Ecobonus e bonus ristrutturazioni, limiti per la cessione del credito

Ecobonus e bonus ristrutturazioni, limiti per la cessione del credito

Per cambiare idea sul modo in cui usufruire della detrazione occhio alla data di realizzazione dei lavori

Chi ha iniziato a beneficiare del bonus ristrutturazioni e dell’ecobonus, può cambiare idea sul modo con cui usufruire delle detrazioni, ma solo a determinante condizioni.

L’Agenzia delle Entrate, rispondendo ad un quesito sulla posta di Fisco Oggi, ha spiegato che la risposta va valutata caso per caso e dipende dall’anno in cui sono stati realizzati i lavori.

Ecobonus e bonus ristrutturazioni, il caso
Il caso esaminato dall’Agenzia riguarda il proprietario di un immobile, che nel 2019 ha sostenuto le spese per gli interventi di ristrutturazione ed efficientamento energetico e che nel modello 730/2020 ha inserito in detrazione la prima delle dieci rate previste.

Il contribuente ha chiesto all’Agenzia delle Entrate se è possibile optare per la cessione del credito relativamente alle rate di detrazione residue.
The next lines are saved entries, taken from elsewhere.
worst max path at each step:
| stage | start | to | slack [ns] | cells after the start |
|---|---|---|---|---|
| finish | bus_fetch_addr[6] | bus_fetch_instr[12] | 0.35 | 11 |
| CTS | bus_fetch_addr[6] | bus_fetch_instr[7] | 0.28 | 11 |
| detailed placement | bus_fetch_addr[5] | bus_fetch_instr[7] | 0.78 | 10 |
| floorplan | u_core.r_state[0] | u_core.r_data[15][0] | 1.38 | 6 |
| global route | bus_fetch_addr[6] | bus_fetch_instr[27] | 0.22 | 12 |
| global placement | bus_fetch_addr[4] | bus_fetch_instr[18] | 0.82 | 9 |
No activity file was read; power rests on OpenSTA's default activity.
--- src/rtl/mux4x9_pkg.sv ---
// Shared types, widths and the round-robin pick for the 4x9 sample-path arbiter.
package mux4x9_pkg;

    localparam int CH_W      = 2;
    localparam int N_CH      = 4;
    localparam int DATA_W    = 9;
    localparam int CNT_W     = 4;
    localparam int BURST_MIN = 1;
    localparam int BURST_MAX = 15;

    typedef enum logic {
        ST_IDLE  = 1'b0,
        ST_GRANT = 1'b1
    } state_e;

    // Nearest set request after 'last', wrapping mod 4; returns 'last' when nothing is requesting.
    function automatic logic [CH_W-1:0] rr_pick(input logic [N_CH-1:0] req,
                                                input logic [CH_W-1:0] last);
        logic [CH_W-1:0] idx;
        rr_pick = last;
        for (int i = N_CH; i >= 1; i--) begin
            idx = last + CH_W'(i);
            if (req[idx]) rr_pick = idx;
        end
    endfunction

endpackage

--- src/rtl/mux4x9_arb_mux.sv ---
// Four-to-one 9-bit sample multiplexer; the arbiter drives its select.
module mux4x9_arb_mux
    import mux4x9_pkg::*;
(
    input  logic [CH_W-1:0]   sel_i,
    input  logic [DATA_W-1:0] d0_i,
    input  logic [DATA_W-1:0] d1_i,
    input  logic [DATA_W-1:0] d2_i,
    input  logic [DATA_W-1:0] d3_i,
    output logic [DATA_W-1:0] y_o
);

    always_comb begin
        y_o = d0_i;
        case (sel_i)
            2'd1:    y_o = d1_i;
            2'd2:    y_o = d2_i;
            2'd3:    y_o = d3_i;
            default: y_o = d0_i;
        endcase
    end

endmodule

--- src/rtl/mux4x9_arb.sv ---
// Round-robin burst arbiter sharing one 9-bit sample path between four sources,
// with a single registered output stage toward the downstream consumer.
module mux4x9_arb
    import mux4x9_pkg::*;
#(
    parameter int BURST = 4
) (
    input  logic              CLK,
    input  logic              RST_N,
    input  logic [N_CH-1:0]   REQ,
    input  logic [DATA_W-1:0] D0,
    input  logic [DATA_W-1:0] D1,
    input  logic [DATA_W-1:0] D2,
    input  logic [DATA_W-1:0] D3,
    output logic [N_CH-1:0]   ACK,
    output logic [CH_W-1:0]   S,
    output logic [DATA_W-1:0] Y,
    output logic              YV,
    input  logic              YR,
    output logic [CH_W-1:0]   CH,
    output logic              BUSY,
    output state_e            dbg_state_o
);

    // Out-of-range BURST values saturate to the legal 1..15 window.
    localparam int BURST_EFF = (BURST < BURST_MIN) ? BURST_MIN :
                               (BURST > BURST_MAX) ? BURST_MAX : BURST;
    localparam logic [CNT_W-1:0] BURST_LAST = CNT_W'(BURST_EFF - 1);

    state_e              state_q, state_d;
    logic [CH_W-1:0]     s_q, s_d;
    logic [CH_W-1:0]     last_q, last_d;
    logic [CH_W-1:0]     ch_q, ch_d;
    logic [CNT_W-1:0]    cnt_q, cnt_d;
    logic [DATA_W-1:0]   y_q, y_d;
    logic                yv_q, yv_d;
    logic [DATA_W-1:0]   mux_y;
    logic                free;
    logic                capture;

    mux4x9_arb_mux u_mux4x9 (
        .sel_i (s_q),
        .d0_i  (D0),
        .d1_i  (D1),
        .d2_i  (D2),
        .d3_i  (D3),
        .y_o   (mux_y)
    );

    // Handshakes: a source word moves when ACK[i] is high at a rising edge; the output
    // word moves when YV & YR at a rising edge. A new word is taken only when the stage is free.
    assign free = !yv_q || YR;

    always_comb begin
        state_d = state_q;
        s_d     = s_q;
        last_d  = last_q;
        ch_d    = ch_q;
        cnt_d   = cnt_q;
        y_d     = y_q;
        yv_d    = yv_q;
        ACK     = '0;
        capture = 1'b0;
        case (state_q)
            ST_IDLE: begin
                if (|REQ) begin
                    s_d     = rr_pick(REQ, last_q);
                    cnt_d   = '0;
                    state_d = ST_GRANT;
                end
            end
            ST_GRANT: begin
                if (!REQ[s_q]) begin
                    state_d = ST_IDLE;
                    last_d  = s_q;
                end else if (free) begin
                    capture  = 1'b1;
                    ACK[s_q] = 1'b1;
                    y_d      = mux_y;
                    yv_d     = 1'b1;
                    ch_d     = s_q;
                    cnt_d    = cnt_q + CNT_W'(1);
                    if (cnt_q == BURST_LAST) begin
                        state_d = ST_IDLE;
                        last_d  = s_q;
                    end
                end
            end
            default: state_d = ST_IDLE;
        endcase
        // The pending word leaves without replacement.
        if (!capture && yv_q && YR) yv_d = 1'b0;
    end

    always_ff @(posedge CLK or negedge RST_N) begin
        if (!RST_N) begin
            state_q <= ST_IDLE;
            s_q     <= '0;
            last_q  <= CH_W'(N_CH - 1);
            ch_q    <= '0;
            cnt_q   <= '0;
            y_q     <= '0;
            yv_q    <= 1'b0;
        end else begin
            state_q <= state_d;
            s_q     <= s_d;
            last_q  <= last_d;
            ch_q    <= ch_d;
            cnt_q   <= cnt_d;
            y_q     <= y_d;
            yv_q    <= yv_d;
        end
    end

    assign S           = s_q;
    assign Y           = y_q;
    assign YV          = yv_q;
    assign CH          = ch_q;
    assign BUSY        = (state_q == ST_GRANT);
    assign dbg_state_o = state_q;

endmodule

--- config.mk ---
export PLATFORM = sky130hd
export DESIGN_NAME = mux4x9_arb
export DESIGN_NICKNAME = d
export VERILOG_FILES = /design/src/rtl/mux4x9_pkg.sv /design/src/rtl/mux4x9_arb_mux.sv /design/src/rtl/mux4x9_arb.sv
export SDC_FILE = /design/constraint.sdc
export NUM_CORES = 1
export LEC_CHECK = 0
export ABC_AREA = 1
export BUFFER_PORTS_ARGS = -buffer_cell sky130_fd_sc_hd__buf_4
export CORE_ASPECT_RATIO = 0.75
export CORE_MARGIN = 2
export CORE_UTILIZATION = 45
export DETAILED_ROUTE_END_ITERATION = 16
export PLACE_DENSITY = 0.82
export SLEW_MARGIN = 20
export SYNTH_ARGS = -nofsm -noshare
export SYNTH_HDL_FRONTEND = slang
export SYNTH_HIERARCHICAL = 1
export SYNTH_SLANG_ARGS = --single-unit
--- constraint.sdc ---
create_clock -name CLK -period 3.6 [get_ports CLK]
set_input_delay 0.54 -clock CLK [delete_from_list [all_inputs] [get_ports CLK]]
set_output_delay 0.54 -clock CLK [all_outputs]
set_load 0.03 [all_outputs]
==> impl_metrics.yaml, run 1 <==
detailed_routing:
  route.vias.total: 1564
  vias_per_cell: 5.14
  wl_mm: 3.68
  drt_iter0_drc: 102
  dr.pass1.iters: 5
  drc: 0
  post_drt_wl_per_cell_um: 12.1
  ant_nets: 0
power_and_ir_drop:
  p_total_mw: 1.70
  vdd_ir_drop_max_mv: 0.480
  leakagePower_nw: 1.06
  pwr_density_cell_nw_per_um2: 893
grt:
  overflow: 0
  grt_pass1_wl_mm: 6.30
  grt_pass1_vias: 1418
  antenna_found_initial: 0
  grt_max_degree: 26
  groute.usage.overall_pct: 23.2
floorplanning:
  rows: 17
  dieArea_sq_um: 3600
  die_w_um: 68.7
  io_pins: 63
  die_height_um: 52.5
  core-area_sq_um: 2960
  initial_utilization_pct: 47.7
cells_and_area:
  area_growth_pct: 35.1
  nets: 311
  drive_gt1_share_pct: 28.9
  fill_cells: 277
  n_antenna_cell: 0
clock_network:
  cts_setup_buffers: 0
  cts_tree: "built"
  clk_pin_slew_ns: 0.07
  cts_root_buf: "clkbuf_8"
  clkLatencyLatePin_ns: 0.26
  postCtsResizedCells: 0
  htree_levels: 1
  clock-sinks: 21
  hold_buffers: 0
  cts_made_buffers: 3
  cts.path.max_buffers: 2
setup_path:
  cp.arrival_ns: 1.84
  path_class: "flip-flop to output port"
  crit_path_end_kind: "output port"
  critPathRequiredTime_ns: 3.06
  r2r_setup_slack_ns: 2.12
  reg2regPathDepth: 9
  cp-startpoint: "S[1]"
  path_max_fanout: 19
  r2r_start: "last_q[0]"
  startpoint_type: "flip-flop"
  reg2reg_to: "S[0]"
timing:
  rsz0062_at_grt: "false"
  hold_viol_final: 0
  period_share_pct: 66.2
  hold-worst-slack_ns: 0.142
  finClkSkew_ns: 0.00285
  report.final.slew_viol_count: 0
  timing.fmax_mhz: 420
  finalWorstSetupSlack_ns: 1.22
  slew_headroom_pct: 72.1
  final.setup.tns_ns: 0
  worst_pin_slew_ns: 0.418
  period_needed_ns: 2.38
  report.final.setup_viol: 0
min_path:
  worstHoldPathType: "primary input to asynchronous set/reset pin"
logic_synthesis:
  syn_inst: 207
  synthesis.area_sq_um: 1410
  ys_warn_count: 6
  synth_fp_nets: 251
  synth-seq-cells: 21
  yosysSeqAreaShare_pct: 37.4
  synth_area_per_cell_sq_um: 6.82
  yosysUniqueCellTypes: 22
placed_design:
  io_buffers: 62
  pre_cts_slack_ns: 1.31
  dp_hpwl_mm: 2.88
  gp_congestion: 0.792
run_status:
  status: "finished clean"
run:
  drv_cap: 0
==> flip-flops by register name, summed over array words and instances, names as in the netlist <==
signal / flops
BUSY: 1
Y: 9
cnt_q: 4
CH: 2
S: 2
YV: 1
last_q: 2
==> per-layer routing <==
layer	global-route usage [%]	wire length [um]
met5	0	0
met2	35.7	1660
met4	4.67	34
met1	32.7	1740
met3	5.81	248
==> cell type report <==
| cell class | instances | area [sq um] | share of cell area, % |
|---|---|---|---|
| multi-input cells | 160 | 742 | 38.9 |
| repair buffers | 64 | 480 | 25.2 |
| well taps | 38 | 47.5 | 2.49 |
| flip-flops and latches | 21 | 528 | 27.7 |
| clock buffers | 4 | 45.0 | 2.36 |
| inverters | 17 | 63.8 | 3.35 |
==> per-stage QoR <==
step / area [sq um] / utilization (%) / instances
finish: 1910 / 64.5 / 304
global route: 1910 / 64.5 / 304
CTS: 1910 / 64.5 / 304
detailed placement: 1860 / 63.0 / 300
global placement: 1860 / 63.0 / 300
floorplan: 1410 / - / 207
==> critical path, stage by stage (launching register included) <==
cell     delay (ns)
dfrtp_1        0.43
a21oi_1        0.10
o21ai_1        0.08
nand2_1        0.07
inv_2          0.07
nand3_4        0.19
inv_2          0.24
nand2_1        0.12
nor2_1         0.11
buf_4          0.17
==> cell usage in the layout (no fill, tap or decap), drive strengths merged, types with 2 or more instances in the layout <==
| cell type | count |
|---|---|
| nand2 | 87 |
| buf | 64 |
| nand3 | 40 |
| dfrtp | 19 |
| inv | 17 |
| nand4 | 9 |
| nor2 | 8 |
| o21ai | 8 |
| clkbuf | 4 |
| a21oi | 3 |
| dfstp | 2 |
==> power by group <==
| part | switching, mW | internal [mW] |
|---|---|---|
| Combinational | 0.736 | 0.374 |
| Sequential | 0.0891 | 0.349 |
| Clock | 0.0761 | 0.0790 |
==> worst max path at each step <==
stage / slack [ns] / depth (start not counted) / to
floorplan: 1.11 / 8 / ACK[0]
global placement: 1.34 / 10 / ACK[3]
detailed placement: 1.31 / 10 / ACK[1]
CTS: 1.22 / 9 / ACK[3]
global route: 1.04 / 10 / ACK[3]
finish: 1.22 / 9 / ACK[3]
==> cell usage after synthesis <==
cell	count	share of area (%)
nand3_1	39	14
buf_4	3	1.6
a21oi_1	3	1.1
buf_2	2	0.71
ha_1	1	0.89
nor2_8	1	1.4
xor2_1	1	0.62
o21ai_1	2	0.71
inv_2	4	1.1
or2_2	1	0.44
dfrtp_1	19	34
nor3_1	1	0.35
buf_6	4	3.2
o21ai_0	5	1.8
nor2_1	7	1.9
xnor2_1	1	0.62
nand4_1	9	4.0
inv_1	13	3.5
nand3_4	1	1.2
dfstp_2	2	3.7
o21ai_2	1	0.62
nand2_1	87	23
==> cell families (layout without fill, tap and decap cells) <==
| family | count (synthesis) | after routing | share of synthesized area [%] |
|---|---|---|---|
| AO/OA/AOI/OAI | 11 | 11 | 4.17 |
| XOR/XNOR | 2 | 2 | 1.24 |
| adder cells (fa/ha/maj) | 1 | 1 | 0.886 |
| buffers and inverters | 26 | 85 | 10.0 |
| flip-flops | 21 | 21 | 37.4 |
| AND/OR/NAND/NOR | 146 | 146 | 46.3 |
No activity file was read; power rests on OpenSTA's default activity.
==> inputs of run 2 (changes only) <==
- CORE_UTILIZATION: 45 -> 42
- PLACE_DENSITY: 0.82 -> 0.8
- clock period: 3.6 -> 1.9 ns (I/O delays scaled with it)
==> run 2 against run 1 <==
Compared with the run above: cell area increased by 4.1%; final cell count increased by 3.0%; global-route usage decreased by 2.6 points; setup slack got worse by 1.1 ns; wire length increased by 5.3%; largest cell class unchanged; critical endpoint is now ACK[1]; combinational power increased by 100%; sequential power increased by 89%.
==> impl_metrics.yaml, run 2 (same netlist as run 1, synthesis figures left out) <==
run_status:
  status: "finished clean"
setup_path:
  startpoint_type: "flip-flop"
  cp_top_family: "flip-flops"
  crit_path_end_kind: "output port"
  max_stage_delay_ns: 0.44
  path_buf_inv: 3
  cp_cell_sequence: "o21ai_1 > nand2_1 > inv_2 > nand3_4 > inv_2 > nand2_2 > nor2_2 > buf_4"
  path_class: "flip-flop to output port"
  cp_num_cells: 8
  reg2regPathDepth: 10
  cp.arrival_ns: 1.54
  critPathRequiredTime_ns: 1.62
  crit_top_cell: "inv_2"
  worst_path_max_delay_cell: "dfrtp_2"
  path_max_fanout: 6
clock_network:
  cts_root_buf: "clkbuf_8"
  cts_made_buffers: 3
  cts_tree: "built"
  clock-sinks: 21
  clkLatencyLatePin_ns: 0.26
  htree_levels: 1
  clk_pin_slew_ns: 0.07
  cts.path.max_buffers: 2
power_and_ir_drop:
  power_frac_comb_pct: 66.9
  p_total_mw: 3.37
  switching_share_pct: 51.9
  pwr_density_cell_nw_per_um2: 1700
  p_switching_mw: 1.75
  vdd_ir_drop_max_mv: 1.00
  leakagePower_nw: 1.09
  p_int_mw: 1.62
  pwr-share-clk_pct: 8.5
  p_seq_share_pct: 24.6
grt:
  groute.usage.overall_pct: 20.6
  grt_pass1_wl_mm: 6.11
  grt_max_degree: 26
  antenna_found_initial: 0
  overflow: 0
  grt_pass1_vias: 1409
cells_and_area:
  layout_common_cells: "nand2_1 (86), buf_4 (70), nand3_1 (39)"
  drive_gt1_share_pct: 32.6
  mostFrequentLayoutCell: "nand2_1"
  largest_reg_flops: 9
  area_growth_pct: 40.7
  n_antenna_cell: 0
  fin_util_pct: 61.2
  nets: 318
timing:
  rsz0062_at_grt: "false"
  slew_headroom_pct: 73.1
  period_share_pct: 96.2
  report.final.slew_viol_count: 0
  hold_viol_final: 0
  timing.fmax_mhz: 547
  hold-worst-slack_ns: 0.332
  period_needed_ns: 1.83
  final.setup.tns_ns: 0
  finClkSkew_ns: 0.00383
  report.final.setup_viol: 0
  worst_pin_slew_ns: 0.404
detailed_routing:
  vias_per_cell: 5.00
  post_drt_wl_per_cell_um: 12.4
  route.vias.total: 1564
  drc: 0
  wl_mm: 3.88
  ant_nets: 0
  drt_iter0_drc: 91
  dr.pass1.iters: 4
min_path:
  worstHoldPathType: "primary input to flip-flop"
  whs_path_depth: 5
floorplanning:
  io_pins: 63
  die_w_um: 70.9
  core-area_sq_um: 3240
  rows: 18
  dieArea_sq_um: 3840
  initial_utilization_pct: 43.5
  die_height_um: 54.2
placed_design:
  gp_congestion: 0.853
  dp_hpwl_mm: 2.98
  io_buffers: 62
run:
  drv_cap: 0
run 2: cell count changes in the layout (fill, tap and decap cells not counted), sizes merged:
cell and change:
dlygate4sd3 +1, buf +6
run 2: routing by layer:
layer | global-route usage (%) | share of wire [%]
met5 | 0 | 0
met4 | 3.77 | 0.44
met3 | 4.31 | 4.6
met2 | 36.9 | 48
met1 | 26.4 | 47
run 2: final cells by class:
| type | instances | area, sq um |
|---|---|---|
| Clock buffer | 4 | 45.0 |
| Fill cell | 325 | 1260 |
| Inverter | 17 | 63.8 |
| Multi-Input combinational cell | 160 | 762 |
| Sequential cell | 21 | 529 |
| Tap cell | 40 | 50.0 |
| Timing Repair Buffer | 71 | 536 |
run 2: path summary, 6_finish.rpt:
kind	start	slack, ns	to
max in group asynchronous	RST_N	1.18	last_q[1]
worst min register to register	Y[4]	0.49	Y[4]
worst max-delay path	S[1]	0.07	ACK[1]
worst min-delay path	D0[5]	0.33	Y[5]
min in group asynchronous	RST_N	0.44	Y[7]
worst max register to register	S[1]	0.40	cnt_q[2]
run 2: worst register-to-register path, delay by kind of cell, from the launching register on:
kind / cells / cell delay, ns
flops: 1 / 0.44
simple gates: 5 / 0.39
buf+inv: 3 / 0.34
compound gates: 2 / 0.24
run 2: through the flow:
stage / cells / setup WS (ns) / instance area, sq um
finish: 313 / 0.0725 / 1990
global route: 313 / 0.00831 / 1990
CTS: 310 / 0.00980 / 1960
detailed placement: 304 / 0.181 / 1900
global placement: 304 / 0.270 / 1900
floorplan: 207 / -0.0870 / 1430
run 2: power by group through the flow:
stage / sequential [mW] / combinational (mW) / clock [mW]
6_report: 0.830 / 2.26 / 0.285
5_1_grt: 0.859 / 2.50 / 0.317
4_1_cts: 0.829 / 2.20 / 0.294
3_5_place_dp: 0.843 / 2.17 / 0
3_3_place_gp: 0.830 / 2.12 / 0
2_1_floorplan: 1.09 / 1.34 / 0
run 2: timing repair:
action | CTS | global route
gates resized for setup | 1 | 1
endpoints found under the hold margin | 19 | 0
pin swaps | 0 | 0
buffers inserted | 1 | 3
hold buffers | 1 | 0
endpoints found under the setup margin | 3 | 3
Quando ha iniziato a usufruire delle detrazioni, questa possibilità non era prevista, ma poi il Decreto Rilancio ha cambiato le carte in tavola.

Cessione del credito, quando l’opzione può essere esercitata in corsa
L’Agenzia ha spiegato che, in base all’articolo 121 del Decreto Rilancio (DL 34/2020), si può scegliere la cessione del credito in alternativa alla fruizione diretta delle detrazioni relative agli interventi di efficientamento energetico e ristrutturazione edilizia.
L’opzione può essere esercitata anche per le rate residue, ma deve riferirsi a tutte le rate restanti ed è irrevocabile. Questo significa che si può cambiare idea una volta sola.
Nonostante queste premesse, l’Agenzia ha dato risposta negativa al contribuente. Questo perché, in base alla normativa vigente, si può optare per la cessione del credito solo per le spese sostenute nel 2020 e nel 2021.